September 23

FRIDAY UPDATE

FRIDAY SEPTEMBER 23rd CLASSROOM UPDATE

Hi Parents,

I’m hoping our students are coming home and sharing all the great learning from our classroom!  We’ve had a busy week of learning:

LEARNING SKILLS (that’s right, the same that we see on the report card)

We spent a few days discussing and modelling our Work Habits and Learning Skills.  We created “I can” statements to set goals for ourselves when we are in the classroom.  We’ve posted our goals and we will use them as the year progresses.

LANGUAGE

WRITING

We have  continued building our writing program by focusing on special people and places.  Students have created a bank of memories and are in the process of creating meaningful stories by “exploding” their specific memory.  As I’ve stated earlier in the blog, it’s really important that students feel that their life and memories are worth writing about. When the writing purpose is meaningful to the student, it engages students to work harder and focus. This week we focused on peer editing.  Together we set success criteria on how to edit our work.  We realized that when we read our own writing, it makes sense to us, but when a friend reads our writing, it can sound different.  We focused on listening to our friends read our writing.  We asked ourselves can we add something more, can we clarify anything?

SPELLING – There is nothing in our curriculum that states we have to run a spelling program in our classroom. I will be using the WORDS THEIR WAY program. Some of you are familiar with the program. It involves students recognizing sounds and patterns in specific words.  I have given the students a spelling challenge and I will now assess it to create groups within the classroom based on how each of students decodes words. This will give me an opportunity to work in small groups during our language block to help students focus on the patterns within our language.  Next week, your child will be bringing home a set of words to sort  based on specific consonant and vowel patterns.

READING

I’m almost finished our benchmarks to determine students reading levels.  For students reading below grade level, I will be sending home the Borrow a Book Bags.  For students reading at grade level and above, I feel comfortable that students are reading daily with “JUST RIGHT” books at home or from the library. Starting in October, we will have new logins for the RAZ-KIDS program.  Again, more information to come once the school has purchased the subscription.  I ask that students read for at least 20 minutes/night.

MATH

DREAMBOX

Dreambox is now set up and letters have gone home with username and passwords.  I know as parents we try and regulate “device time” in our homes, but I can’t stress enough how valuable Dreambox is to student learning.  All of the activities on Dreambox coincide and reinforce the math strategies we are learning in class.  Dreambox has taken over the concept of math worksheets being sent home.  It allows students to “play” math, however data is collected on how students are answering the math problems and sent to my teacher dashboard.  The program is designed to identify students strengths and focuses on student weaknesses.  When dreambox identifies an area where your child struggles, it continues to build individual programs for your child to master the concept.  When children have mastered a concept, the program will develop higher level games that will reinforce the concept just learned.  If possible, I am asking students to work on Dreambox for at least 20 minutes/night.

MATH TALK

Every math lesson starts with a math talk to warm our brains up – basically it’s mental math using strings (patterns) so that students can identify quick ways to solve addition, subtraction and soon multiplication.  Students develop math talk to prove their thinking.  Take a look at the math addition string in the picture (single digit to start) of which students were able to reflect on how they solved the previous question to help solve the next problem. I’m really focusing on how students can manipulate numbers in order to solve.  Please don’t be concerned with single digit addition.  If students can master addition 1-20 they will be able to identify math patterns in numbers beyond 20.  This week we have focused on friendly numbers (5 and 10) and doubles.

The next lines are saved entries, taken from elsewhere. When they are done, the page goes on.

===== src/rtl/boid_fb_scheduler.sv =====
// boid_fb_scheduler
// Per-frame framebuffer write sequencer for the boid display. On each
// frame_start pulse it first erases every boid pixel drawn last frame
// (BG_COLOR), then fetches each boid's new position from the position table
// and draws it (BOID_COLOR). Writes are held off while the display is in the
// active region, so scan-out reads never see a competing write.
//
// Ports:
//   clk          system clock
//   reset        asynchronous, active-low reset
//   frame_start  one-cycle pulse at frame end
//   active       display in visible region; writes are stalled while high
//   boid_idx     position-table read index
//   boid_x/y     table data, valid the cycle after boid_idx is presented
//   fb_addr      framebuffer address   (0 when fb_wen=0)
//   fb_wdata     framebuffer data      (0 when fb_wen=0)
//   fb_wen       framebuffer write enable
//   busy         high whenever the sequencer is not idle
//   done         one-cycle pulse when a frame sequence completes
//   overrun_cnt  saturating count of frame_start pulses dropped while busy
module boid_fb_scheduler #(
    parameter int NUM_BOIDS  = 16,
    parameter int IDX_W      = 4,
    parameter int H_RES      = 640,
    parameter int V_RES      = 480,
    parameter int ADDR_W     = 19,
    parameter int DATA_W     = 9,
    parameter int BG_COLOR   = 31,
    parameter int BOID_COLOR = 42
) (
    input  logic              clk,
    input  logic              reset,
    input  logic              frame_start,
    input  logic              active,
    output logic [IDX_W-1:0]  boid_idx,
    input  logic [9:0]        boid_x,
    input  logic [8:0]        boid_y,
    output logic [ADDR_W-1:0] fb_addr,
    output logic [DATA_W-1:0] fb_wdata,
    output logic              fb_wen,
    output logic              busy,
    output logic              done,
    output logic [7:0]        overrun_cnt
);

    typedef enum logic [2:0] {
        S_IDLE, S_ERASE, S_FETCH, S_WAIT, S_DRAW, S_DONE
    } state_t;

    localparam logic [9:0]       H_LIM    = 10'(H_RES);
    localparam logic [8:0]       V_LIM    = 9'(V_RES);
    localparam logic [IDX_W-1:0] LAST_IDX = IDX_W'(NUM_BOIDS - 1);

    state_t                 state_q, state_d;
    logic [IDX_W-1:0]       idx_q, idx_d;
    logic [9:0]             cap_x_q, cap_x_d;
    logic [8:0]             cap_y_q, cap_y_d;
    logic [9:0]             old_x_q [NUM_BOIDS];
    logic [9:0]             old_x_d [NUM_BOIDS];
    logic [8:0]             old_y_q [NUM_BOIDS];
    logic [8:0]             old_y_d [NUM_BOIDS];
    logic [NUM_BOIDS-1:0]   old_vld_q, old_vld_d;
    logic [7:0]             ovr_q, ovr_d;

    logic                   last;
    logic                   in_range;
    logic [ADDR_W-1:0]      erase_addr;
    logic [ADDR_W-1:0]      draw_addr;

    // Products are formed at full address width so row 479 does not truncate.
    assign erase_addr = ADDR_W'(old_y_q[idx_q]) * ADDR_W'(H_RES) + ADDR_W'(old_x_q[idx_q]);
    assign draw_addr  = ADDR_W'(cap_y_q) * ADDR_W'(H_RES) + ADDR_W'(cap_x_q);
    assign in_range   = (cap_x_q < H_LIM) && (cap_y_q < V_LIM);
    assign last       = (idx_q == LAST_IDX);

    assign boid_idx    = idx_q;
    assign busy        = (state_q != S_IDLE);
    assign done        = (state_q == S_DONE);
    assign overrun_cnt = ovr_q;

    always_comb begin
        state_d   = state_q;
        idx_d     = idx_q;
        cap_x_d   = cap_x_q;
        cap_y_d   = cap_y_q;
        old_x_d   = old_x_q;
        old_y_d   = old_y_q;
        old_vld_d = old_vld_q;
        ovr_d     = ovr_q;
        fb_wen    = 1'b0;
        fb_addr   = '0;
        fb_wdata  = '0;

        // Any frame_start outside IDLE (DONE included) is dropped and counted.
        if (frame_start && (state_q != S_IDLE) && (ovr_q != 8'hFF))
            ovr_d = ovr_q + 8'd1;

        case (state_q)
            S_IDLE: begin
                idx_d = '0;
                if (frame_start) state_d = S_ERASE;
            end
            S_ERASE: begin
                if (!active) begin
                    if (old_vld_q[idx_q]) begin
                        fb_wen   = 1'b1;
                        fb_addr  = erase_addr;
                        fb_wdata = DATA_W'(BG_COLOR);
                    end
                    if (last) begin
                        idx_d   = '0;
                        state_d = S_FETCH;
                    end else begin
                        idx_d = idx_q + 1'b1;
                    end
                end
            end
            S_FETCH: state_d = S_WAIT;
            S_WAIT: begin
                cap_x_d = boid_x;
                cap_y_d = boid_y;
                state_d = S_DRAW;
            end
            S_DRAW: begin
                if (!active) begin
                    // Off-screen boids are remembered as invalid so next
                    // frame's erase skips them.
                    old_x_d[idx_q]   = cap_x_q;
                    old_y_d[idx_q]   = cap_y_q;
                    old_vld_d[idx_q] = in_range;
                    if (in_range) begin
                        fb_wen   = 1'b1;
                        fb_addr  = draw_addr;
                        fb_wdata = DATA_W'(BOID_COLOR);
                    end
                    if (last) begin
                        idx_d   = '0;
                        state_d = S_DONE;
                    end else begin
                        idx_d   = idx_q + 1'b1;
                        state_d = S_FETCH;
                    end
                end
            end
            S_DONE:  state_d = S_IDLE;
            default: state_d = S_IDLE;
        endcase
    end

    always_ff @(posedge clk or negedge reset) begin
        if (!reset) begin
            state_q   <= S_IDLE;
            idx_q     <= '0;
            cap_x_q   <= '0;
            cap_y_q   <= '0;
            old_x_q   <= '{default: '0};
            old_y_q   <= '{default: '0};
            old_vld_q <= '0;
            ovr_q     <= '0;
        end else begin
            state_q   <= state_d;
            idx_q     <= idx_d;
            cap_x_q   <= cap_x_d;
            cap_y_q   <= cap_y_d;
            old_x_q   <= old_x_d;
            old_y_q   <= old_y_d;
            old_vld_q <= old_vld_d;
            ovr_q     <= ovr_d;
        end
    end

endmodule


===== config.mk =====
export PLATFORM = sky130hd
export DESIGN_NAME = boid_fb_scheduler
export DESIGN_NICKNAME = d
export VERILOG_FILES = /design/src/rtl/boid_fb_scheduler.sv
export SDC_FILE = /design/constraint.sdc
export NUM_CORES = 1
export LEC_CHECK = 0
export CAP_MARGIN = 20
export CORE_AREA = 2 2 318 163
export CTS_CLUSTER_SIZE = 14
export DETAILED_ROUTE_END_ITERATION = 6
export DIE_AREA = 0 0 320 165
export GPL_ROUTABILITY_DRIVEN = 0
export PLACE_DENSITY = 0.58
export SLEW_MARGIN = 20
export SYNTH_ARGS = -nofsm -noshare
export SYNTH_HDL_FRONTEND = slang
export SYNTH_SLANG_ARGS = --single-unit

===== constraint.sdc =====
create_clock -name clk -period 5.5 [get_ports clk]
set_input_delay 1.1 -clock clk [delete_from_list [all_inputs] [get_ports clk]]
set_output_delay 1.1 -clock clk [all_outputs]
set_load 0.1 [all_outputs]

==> impl_metrics.json, run 1 <==
{
  "status": "finished with violations",
  "violations": "setup timing",
  "htreeDepth": 2,
  "drive_gt1_share_pct": 40.1,
  "stdcell_area_um2": 20800,
  "relSlewSlack_pct": 34.2,
  "cts_sinks": 354,
  "remaining_drc_errors": 0,
  "busiest_layer": "met2",
  "cp_slowest_stage_delay_ps": 550,
  "clk_latency_ps": 530,
  "met3_usage_pct": 2.86,
  "final.setup_skew_ps": 14.9,
  "seqCellArea_um2": 8870,
  "rows": 58,
  "track_usage_pct": 17.8,
  "hold_class": "reg -> reg",
  "peakVddDrop_mv": 0.211,
  "cp_cell_sequence": "buf_12 -> mux4_2 -> mux4_2 -> ha_4 -> ha_4 -> fa_2 -> xor2_2 -> nand3_2 -> nor3_4 -> and3_4 -> a31oi_1 -> o211ai_1 -> clkbuf_16",
  "grt_pass1_wl_um": 71300,
  "n_antenna_cell": 0,
  "synthArstFlopShare_pct": 100,
  "cts_buffers": 37,
  "path_class": "reg -> out",
  "hold-worst-slack_ps": 473,
  "dr.pass1.iters": 5,
  "syn_inst": 1311,
  "cp-end-kind": "primary output",
  "fillers": 4534,
  "slew_viol_final": 0,
  "fin_ws_ps": -190,
  "multiInputGateArea_um2": 8330,
  "cp-start-kind": "register",
  "numPortBuffers": 62,
  "finish.utilization_pct": 41.8,
  "power_leakage_uw": 0.00973,
  "ios": 66,
  "arrival_ps": 4590,
  "finalCritPeriodShare_pct": 103,
  "gr-usage-met2_pct": 29.7,
  "synth_area_um2": 17300,
  "vias": 11097,
  "clk_pin_slew_worst_paths_ps": 60,
  "worst_path_max_delay_cell": "mux4_2",
  "die_area_um2": 52800,
  "drtAntennaViolNets": 0,
  "fmax_mhz": 176,
  "drt_wl_total_um": 46300,
  "synth_area_per_cell_um2": 13.2,
  "initial_core_util_pct": 34.8,
  "drtIter0Drc": 982,
  "synthTopCellsByArea": "dfrtp_1, mux2_2, mux4_2",
  "powerDensity_nw_per_um2": 412,
  "synth_top_area_share_pct": 51.1,
  "vias_per_cell": 5.40,
  "grt_max_degree": 120,
  "clockBufferDepth": 3,
  "hpwl_um": 28300,
  "yosys_warnings": 0,
  "antenna_found_initial": 1,
  "synth_edf_count": 0,
  "crit_required_ps": 4400,
  "synth_ff_type": "dfrtp_1",
  "period_minus_slack_ps": 5690,
  "grt_overflow": 0,
  "die_h_um": 165,
  "grt_pass1_vias": 11532,
  "tritoncts": "yes",
  "cts_hold_buf": 0,
  "area_growth_pct": 20.0,
  "worst_pin_slew_ps": 987,
  "synth_seq_area_share_pct": 51.1,
  "die_w_um": 320,
  "yosys_register_bits": 354,
  "yosysUniqueCellTypes": 56,
  "setup_violations": 5,
  "gr-usage-met1_pct": 24.5,
  "post-place-ws_ps": 97.9,
  "core-area_um2": 49800,
  "post_drt_wl_per_cell_um": 22.6,
  "max_cap_viol_count": 0,
  "cts_root_buffer": "clkbuf_16",
  "final_hold_viol_count": 0,
  "cp_max_fo": 11,
  "rsz0062_at_grt": "true",
  "synth_largest_area_cell": "dfrtp_1",
  "placedInstanceArea_um2": 19100,
  "finalNetCount": 1432
}
power breakdown:
part	switching [µW]	leakage, µW	internal, µW
clock network	1040	0.000615	1490
registers	396	0.00487	2740
logic	1730	0.00424	1170
cell usage in the layout, fill, tap and decap left out, types with 6 or more instances in the layout:
master	netlist	final
dfrtp_1	354	351
mux2_2	255	255
nand2_1	191	180
mux4_2	98	99
o21ai_0	65	63
buf_4	7	42
clkbuf_16	0	40
clkdlybuf4s50_1	0	35
buf_12	0	35
ha_1	39	29
nor2_1	28	28
nand3_1	16	15
xnor2_1	16	14
xor2_1	14	12
nand2_2	0	11
clkbuf_8	0	11
inv_1	9	9
a22o_1	9	9
ha_4	0	9
a21oi_1	13	8
clkbuf_1	68	8
nand4_1	7	7
clkinv_2	0	7
and3_1	7	6
nor3_1	8	6
or2_2	6	6
sequential cells by signal, indices dropped and copies added (netlist names):
signal       cells
state_q          3
cap_y_q          9
old_x_q        160
old_vld_q       16
boid_idx         4
overrun_cnt      8
old_y_q        144
cap_x_q         10
Yosys cell counts (2+ instances only):
cell	instances
a211oi_1	5
a21o_1	5
a21oi_1	13
a22o_1	9
a31oi_1	5
and2_1	5
and3_1	7
buf_1	13
buf_2	15
buf_4	7
clkbuf_1	68
dfrtp_1	354
fa_1	4
ha_1	39
inv_1	9
mux2_2	255
mux2i_1	3
mux4_1	2
mux4_2	98
nand2_1	191
nand3_1	16
nand3b_1	2
nand4_1	7
nor2_1	28
nor2b_1	3
nor3_1	8
nor3b_1	2
nor4_1	3
o211ai_1	2
o21a_1	4
o21ai_0	65
o22ai_1	6
or2_2	6
or3_1	2
xnor2_1	16
xor2_1	14
kinds of logic after synthesis:
logic type,after synthesis,share of synthesized area (%)
other,1,0.0216
adder cells (fa/ha/maj),44,3.34
AND/OR/NAND/NOR,288,7.22
flip-flops,354,51.1
buffers and inverters,114,2.77
AO/OA/AOI/OAI,122,4.20
XOR/XNOR,30,1.52
multiplexers,358,29.8
timing repair:
action | 4_1_cts | 5_1_grt
endpoints found under the setup margin | 9 | 9
gates resized for setup | 22 | 14
pin swaps | 14 | 7
buffers inserted | 15 | 5
gates cloned | 3 | 0
final timing paths:
| check | startpoint | endpoint | slack (ps) | cells after the start |
|---|---|---|---|---|
| setup / recovery | boid_idx[0] | fb_addr[18] | -190 | 13 |
| hold / removal | old_y_q[117] | old_y_q[117] | 470 | 2 |
| setup reg to reg | boid_idx[1] | old_y_q[3] | 2230 | 6 |
| hold reg to reg | old_y_q[117] | old_y_q[117] | 470 | 2 |
| max in group asynchronous | reset | old_x_q[102] | 3600 | 2 |
| min in group asynchronous | reset | old_x_q[44] | 630 | 1 |
stage by stage:
step	setup TNS (ps)	cells	power [µW]
after global routing	-1200	2054	9010
after CTS	-532	2051	8650
after floorplan	-871	1313	5160
after detailed placement	0	1966	5880
final	-562	2054	8560
after global placement	0	1966	5810
critical path, delay by kind of cell (launching register included):
kind,cells,cell delay (ps)
multiplexers,2,1060
AND/OR/NAND/NOR,3,630
flip-flops,1,500
AO/OA/AOI/OAI,2,390
adder cells (fa/ha/maj),3,810
XOR/XNOR,1,220
buffers and inverters,2,440
cell type report:
class / count / area share [%]
well taps: 660 / 3.97
repair buffers: 118 / 7.18
multi-input cells: 845 / 40.1
flip-flops and latches: 354 / 42.7
clock buffers: 58 / 5.57
inverters: 10 / 0.181
clock inverters: 9 / 0.355
layer usage:
metal / vias to the layer above / wire, µm
met5: - / 0
met4: 0 / 1120
met3: 82 / 2370
met2: 323 / 21900
met1: 5834 / 20900
li1: 4858 / -
(Power assumes the default switching activity.)
==> inputs of run 2 (changes only) <==
Settings changed: CORE_AREA 2 2 318 163 to 2 2 281 144, DIE_AREA 0 0 320 165 to 0 0 283 146, PLACE_DENSITY 0.58 to unset.
==> impl_metrics.json, run 2 (synthesized netlist as in run 1, its figures left out) <==
{
  "cts_sinks": 354,
  "rsz0062_at_grt": "true",
  "finalNetCount": 1425,
  "clk_pin_slew_worst_paths_ps": 70,
  "hpwl_um": 27700,
  "finalCritPeriodShare_pct": 102,
  "cp_max_fo": 6,
  "vias": 11009,
  "fin_ws_ps": -121,
  "vias_per_cell": 5.76,
  "cp_cell_sequence": "buf_12 -> mux4_2 -> mux4_2 -> ha_4 -> ha_4 -> fa_2 -> a211oi_4 -> o21ai_2 -> a211oi_2 -> nand4_1 -> and2_4 -> a221o_4 -> buf_12",
  "cts_root_buffer": "clkbuf_16",
  "max_cap_viol_count": 0,
  "die_h_um": 146,
  "fillers": 3197,
  "worst_path_max_delay_cell": "mux4_2",
  "dr.pass1.iters": 5,
  "power_leakage_uw": 0.00960,
  "drtAntennaViolNets": 0,
  "status": "finished with violations",
  "powerDensity_nw_per_um2": 407,
  "slew_viol_final": 0,
  "cp-end-kind": "primary output",
  "cp_num_buf_inv": 2,
  "worst_pin_slew_ps": 982,
  "top_regs": "old_x_q (160), old_y_q (144), old_vld_q (16)",
  "remaining_drc_errors": 0,
  "tritoncts": "yes",
  "track_usage_pct": 21.9,
  "fin_cells": 1911,
  "largest_reg_flops": 160,
  "largest_register": "old_x_q",
  "drt_wl_total_um": 44700,
  "clockBufferDepth": 3,
  "clk_latency_ps": 530,
  "hold_class": "reg -> reg",
  "cp_slowest_stage_delay_ps": 570,
  "area_growth_pct": 18.1,
  "fmax_mhz": 178,
  "initial_core_util_pct": 44.9,
  "grt_overflow": 0,
  "violations": "setup timing",
  "final.setup.tns_ps": -368,
  "final_hold_viol_count": 0,
  "crit_required_ps": 4400,
  "grt_pass1_wl_um": 69500,
  "crit_family": "multiplexers",
  "placed_cells": 1837,
  "grt_pass1_vias": 11553,
  "hold-worst-slack_ps": 477,
  "n_antenna_cell": 0,
  "rows": 51,
  "drtIter0Drc": 861,
  "core-area_um2": 38600,
  "post_drt_wl_per_cell_um": 23.4,
  "placedInstanceArea_um2": 18900,
  "final_common_cell": "dfrtp_1",
  "antenna_found_initial": 0,
  "final_cell_mix": "dfrtp_1, mux2_2, nand2_1, mux4_2, o21ai_0",
  "drive_gt1_share_pct": 39.2,
  "arrival_ps": 4520,
  "grt_max_degree": 118,
  "final.setup_skew_ps": 18.6,
  "ios": 66,
  "period_minus_slack_ps": 5620,
  "die_area_um2": 41300,
  "numPortBuffers": 62,
  "total_power_uw": 8320,
  "stdcell_area_um2": 20500,
  "relSlewSlack_pct": 34.3,
  "setup_violations": 4,
  "cp-start-kind": "register",
  "cts_buffers": 35,
  "peakVddDrop_mv": 0.233,
  "die_w_um": 283,
  "path_class": "reg -> out",
  "htreeDepth": 2
}
## run 2: repair_timing
item	CTS	global route
pin swaps	19	7
gates cloned	1	0
endpoints found under the hold margin	0	0
buffers inserted	11	5
setup endpoints to repair	12	9
hold buffers	0	0
resized for setup	22	20
## run 2: power by group
part | switching (µW) | internal, µW
clock network | 999 | 1410
registers | 411 | 2740
logic | 1660 | 1080
total | 3070 | 5240
## run 2: per-layer routing
metal	global-route usage, %	vias to the layer above	wire [µm]
li1	-	4825	-
met1	30.7	5802	19900
met2	35.3	307	21200
met3	4.22	75	2600
met4	5.48	0	950
met5	0	-	0
## run 2: tightest hold or removal path, cell delays in order (launching register included)
cell     delay (ps)
dfrtp_1         340
nand2_1          50
nand2_1          50
## run 2: area by class of cell
| class | count | area, µm² | share of cell area [%] |
|---|---|---|---|
| Clock buffer | 53 | 1060 | 5.16 |
| Clock inverter | 6 | 80.1 | 0.392 |
| Inverter | 10 | 37.5 | 0.184 |
| Multi-Input combinational cell | 845 | 8350 | 40.8 |
| Sequential cell | 354 | 8870 | 43.4 |
| Tap cell | 530 | 663 | 3.24 |
| Timing Repair Buffer | 113 | 1400 | 6.86 |
## run 2: through the flow
stage	utilization, %	setup WS, ps
detailed placement	49.1	145
global placement	49.1	197
floorplan	-	-840
global route	53.0	-237
CTS	52.7	-155
finish	53.0	-121
## run 2: worst paths after layout
| kind | from | end | slack (ps) | cells after the start |
|---|---|---|---|---|
| max | boid_idx[0] | fb_addr[17] | -120 | 13 |
| min | old_y_q[133] | old_y_q[133] | 480 | 2 |
| max reg2reg | boid_idx[1] | old_x_q[2] | 2260 | 6 |
| min reg2reg | old_y_q[133] | old_y_q[133] | 480 | 2 |
| max in group asynchronous | reset | boid_idx[1] | 3710 | 2 |
| min in group asynchronous | reset | old_x_q[4] | 600 | 1 |
==> inputs of run 3 (changes only) <==
Settings changed: HOLD_SLACK_MARGIN set to 0.08, REMOVE_ABC_BUFFERS set to 1, SETUP_SLACK_MARGIN set to 0.05.
==> impl_metrics.json, run 3 (synthesized netlist as in run 1, its figures left out) <==
{
  "drive_gt1_share_pct": 38.1,
  "violations": "setup timing",
  "max_cap_viol_count": 0,
  "dr.pass1.iters": 5,
  "vias_per_cell": 5.73,
  "drt_wl_total_um": 44900,
  "post_drt_wl_per_cell_um": 23.3,
  "cts_buffers": 36,
  "clk_latency_ps": 530,
  "powerDensity_nw_per_um2": 406,
  "setup_violations": 6,
  "cp_slowest_stage_delay_ps": 560,
  "hold_class": "reg -> reg",
  "top_regs": "old_x_q (160), old_y_q (144), old_vld_q (16)",
  "final.setup_skew_ps": 16.9,
  "status": "finished with violations",
  "p_switching_uw": 3070,
  "p_comb_share_pct": 33.6,
  "grt_pass1_vias": 11771,
  "hold_path_depth": 2,
  "fillers": 3198,
  "finalNetCount": 1433,
  "core-area_um2": 38600,
  "rsz0062_at_grt": "true",
  "r2r-end": "old_x_q[5]",
  "crit_top_cell": "buf_12",
  "hpwl_um": 27800,
  "vias": 11018,
  "final_common_cell": "dfrtp_1",
  "grt_max_degree": 126,
  "final_cell_mix": "dfrtp_1, mux2_2, nand2_1, mux4_2, o21ai_0",
  "cp-end-kind": "primary output",
  "reg2reg_depth": 6,
  "drtIter0Drc": 863,
  "fin_ws_ps": -204,
  "rows": 51,
  "finish.utilization_pct": 52.5,
  "min_to": "old_y_q[10]",
  "worst_path_max_delay_cell": "mux4_2",
  "finalCritPeriodShare_pct": 104,
  "cts_hold_buf": 0,
  "htreeDepth": 2,
  "clk_pin_slew_worst_paths_ps": 60,
  "crit_required_ps": 4400,
  "die_area_um2": 41300,
  "drtAntennaViolNets": 0,
  "numPortBuffers": 62,
  "clockBufferDepth": 3,
  "grt_overflow": 0,
  "post-place-ws_ps": 74.4,
  "final_hold_viol_count": 0,
  "hold_start": "old_y_q[10]",
  "largest_reg_flops": 160,
  "initial_core_util_pct": 44.9,
  "die_w_um": 283,
  "cp_max_fo": 5,
  "p_int_uw": 5160,
  "slew_viol_final": 0,
  "switching_share_pct": 37.3,
  "peakVddDrop_mv": 0.245,
  "r2r_setup_slack_ps": 2220,
  "period_minus_slack_ps": 5700,
  "total_power_uw": 8230,
  "ios": 66,
  "area_growth_pct": 17.1,
  "grt_pass1_wl_um": 70500,
  "arrival_ps": 4600,
  "cp-start-kind": "register",
  "power_leakage_uw": 0.00961,
  "cts_sinks": 354,
  "track_usage_pct": 22.1,
  "cp_cell_sequence": "buf_12 -> buf_12 -> mux4_2 -> mux4_2 -> ha_4 -> ha_4 -> fa_2 -> a211oi_2 -> o21ai_2 -> a211oi_2 -> nand4_1 -> and2_1 -> a221o_1 -> buf_12",
  "seq_power_share_pct": 38.0,
  "path_class": "reg -> out",
  "antenna_found_initial": 0,
  "r2r-start": "boid_idx[1]",
  "worst_pin_slew_ps": 1010,
  "fmax_mhz": 175,
  "remaining_drc_errors": 0,
  "largest_register": "old_x_q",
  "clkPwrFrac_pct": 28.5,
  "relSlewSlack_pct": 32.5,
  "cts_root_buffer": "clkbuf_16",
  "tritoncts": "yes",
  "final.setup.tns_ps": -620,
  "die_h_um": 146
}
[run 3: cell types whose count changed in the layout (fill, tap and decap cells not counted), sizes merged]
cell / before / now
buf: 76 / 82
bufbuf: 0 / 1
bufinv: 2 / 0
clkinv: 4 / 8
diode: 0 / 1
inv: 10 / 12
[run 3: power groups by stage]
stage	Clock [µW]	Sequential (µW)	Combinational, µW
4_1_cts	2400	3130	2760
3_3_place_gp	0	3180	2540
3_5_place_dp	0	3200	2600
6_report	2340	3130	2760
5_1_grt	2520	3170	2990
2_1_floorplan	0	3540	1390
[run 3: cell type report]
cell class	instances	area (µm²)	share of cell area, %
Sequential cell	354	8870	43.7
Multi-Input combinational cell	845	8170	40.3
Timing Repair Buffer	120	1430	7.07
Clock buffer	53	1030	5.10
Tap cell	530	663	3.27
Clock inverter	10	72.6	0.358
Inverter	10	37.5	0.185
Antenna cell	1	2.50	0.0123
[run 3: through the flow]
| stage | area [µm²] | cells | hold slack (ps) |
|---|---|---|---|
| 2_1_floorplan | 16900 | 1209 | 441 |
| 3_3_place_gp | 18800 | 1845 | 455 |
| 3_5_place_dp | 18800 | 1845 | 460 |
| 4_1_cts | 20200 | 1920 | 476 |
| 5_1_grt | 20300 | 1922 | 491 |
| 6_report | 20300 | 1923 | 478 |
[run 3: layer usage]
metal / up-vias / wire length (µm) / GRT usage (%)
li1: 4845 / - / -
met5: - / 0 / 0
met2: 244 / 21400 / 36.0
met3: 78 / 2200 / 3.67
met1: 5851 / 20200 / 31.0
met4: 0 / 1110 / 6.09
[run 3: worst max-delay path by stage]
stage / start / end / slack, ps / depth (start not counted)
after floorplan: boid_idx[0] / fb_addr[18] / -4000 / 11
after global placement: boid_idx[0] / fb_addr[17] / 80 / 13
after detailed placement: boid_idx[0] / fb_addr[17] / 70 / 13
after CTS: boid_idx[0] / fb_addr[17] / -210 / 14
after global routing: boid_idx[0] / fb_addr[17] / -320 / 15
final: boid_idx[0] / fb_addr[17] / -200 / 14
[run 3: worst max-delay path, delay by kind of cell, from the launching register on]
kind                       cells  cell delay [ps]
AOI/OAI and AO/OA              4              990
muxes                          2              980
adders and majority gates      3              820
DFF                            1              500
buffers and inverters          3              460
and+or+nand+nor                2              310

MATH INVESTIGATIONS and CONGRESS (MATH MEETINGS)

After our math talks, I focus on a small mini lesson involving a math problem – I call this a math investigation.  The meaningful math problem is designed so that students can use previous knowledge to enter the problem but students need to investigate deeper to solve the problem. Depending on the math problem and what I’m looking for we may do collaborative work or independent work. The problems are designed so that we are not focused on the teachers strategy, we focus on the variety of ways we can see and solve the problem.  Have a look at the picture involving growing patterns.  How interesting that 2 students could see the problem so differently – but again both answers are correct.

After each investigation, we wrap up our lesson with a math meeting (congress) to share our math thinking.  This then allows students to view different strategies and articulate their math thinking.  If a student can articulate their math thinking, then they truly understand what they are doing.  Students are working on a variety of math sentence starters to create discussion during congress.

Enjoy a restful weekend!

Remember Monday is a P.A. day.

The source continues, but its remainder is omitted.